Now, truly seasoned travelers (i.e., polar scientists…and Arctic terns) have come to find such a commute pretty standard fare. Yet for an Antarctic newbie like myself, this level of perpetual motion left me feeling as though we had traveled to the bottom of the earth. Fittingly, we’ve ended up just there. A mere 30+ hours in the air has landed us at McMurdo Station, Antarctica.
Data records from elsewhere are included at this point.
### design/flow/config.mk
export PLATFORM = sky130hd
export DESIGN_NAME = riscv
export DESIGN_NICKNAME = riscv
export VERILOG_FILES = /design/flow/design.v
export SDC_FILE = /design/flow/constraint.sdc
export NUM_CORES = 4
export LEC_CHECK = 0
export CAP_MARGIN = 35
export CELL_PAD_IN_SITES_DETAIL_PLACEMENT = 2
export CELL_PAD_IN_SITES_GLOBAL_PLACEMENT = 0
export CORE_MARGIN = 3
export CORE_UTILIZATION = 50
export CTS_CLUSTER_DIAMETER = 60
export CTS_CLUSTER_SIZE = 82
export GPL_ROUTABILITY_DRIVEN = 0
export GPL_TIMING_DRIVEN = 0
export HOLD_SLACK_MARGIN = 0.07
export MAX_ROUTING_LAYER = met4
export MIN_ROUTING_LAYER = met1
export PLACE_DENSITY = 0.44
export SETUP_SLACK_MARGIN = 1.34
export SLEW_MARGIN = 25
export TNS_END_PERCENT = 15
### design/flow/constraint.sdc
create_clock -name core_clock -period 7.0 [get_ports {clk}]
set_input_delay 1.4000 -clock core_clock [delete_from_list [all_inputs] [get_ports {clk}]]
set_output_delay 1.4000 -clock core_clock [all_outputs]
set_load 0.01 [all_outputs]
But let’s backup for a moment.

Up until leaving New Zealand, our travels had all been standard commercial airlines. But for NSF funded projects such as the McMurdo LTER in which we’re participating, travel to the field happens on Air National Guard LC-130 cargo planes. So in preparation for this we all spend a day in Christchurch, NZ at the CDC (Clothing Distribution Center), where we are briefed with orientation videos, our computers are security checked, and we are outfitted with our polar gear.

When we arrive at the CDC, we step into a large changing room where two orange duffle bags sit waiting for each person.

Gradually we pull out piece after piece of cold weather clothing. This ranges from giant puffy jackets and white rubber “bunny boots”, to silky long underwear and wool socks. The warehouse here is impressive and fully stocked.

 

After all of our gear preparation is finished, Ruth and I take to the streets of Christchurch. Walking downtown it’s immediately evident that the city is still in recovery, even three years after their devastating earthquake. Piles of rubble are fenced off on city blocks, and large open spaces are left where hotels, restaurants, and apartment complexes used to stand.

We walk through the city’s new “shipping container-chic” shopping centers, where fallen buildings have bee replaced by funky colored shipping containers selling street food, clothing, books, and jewelry.

In the evening, we walked to nearby Hagley Park to bring in the New Year. Crowds of people sat in the grass swaying to the sounds of local cover-bands singing Jonny Cash in Kiwi accents. Finally, per New Zealand tradition, we were all enchanted by the Arch Wizard of Canterbury as he casts an explosive (fireworks were involved…) spell on the crowd for coming year.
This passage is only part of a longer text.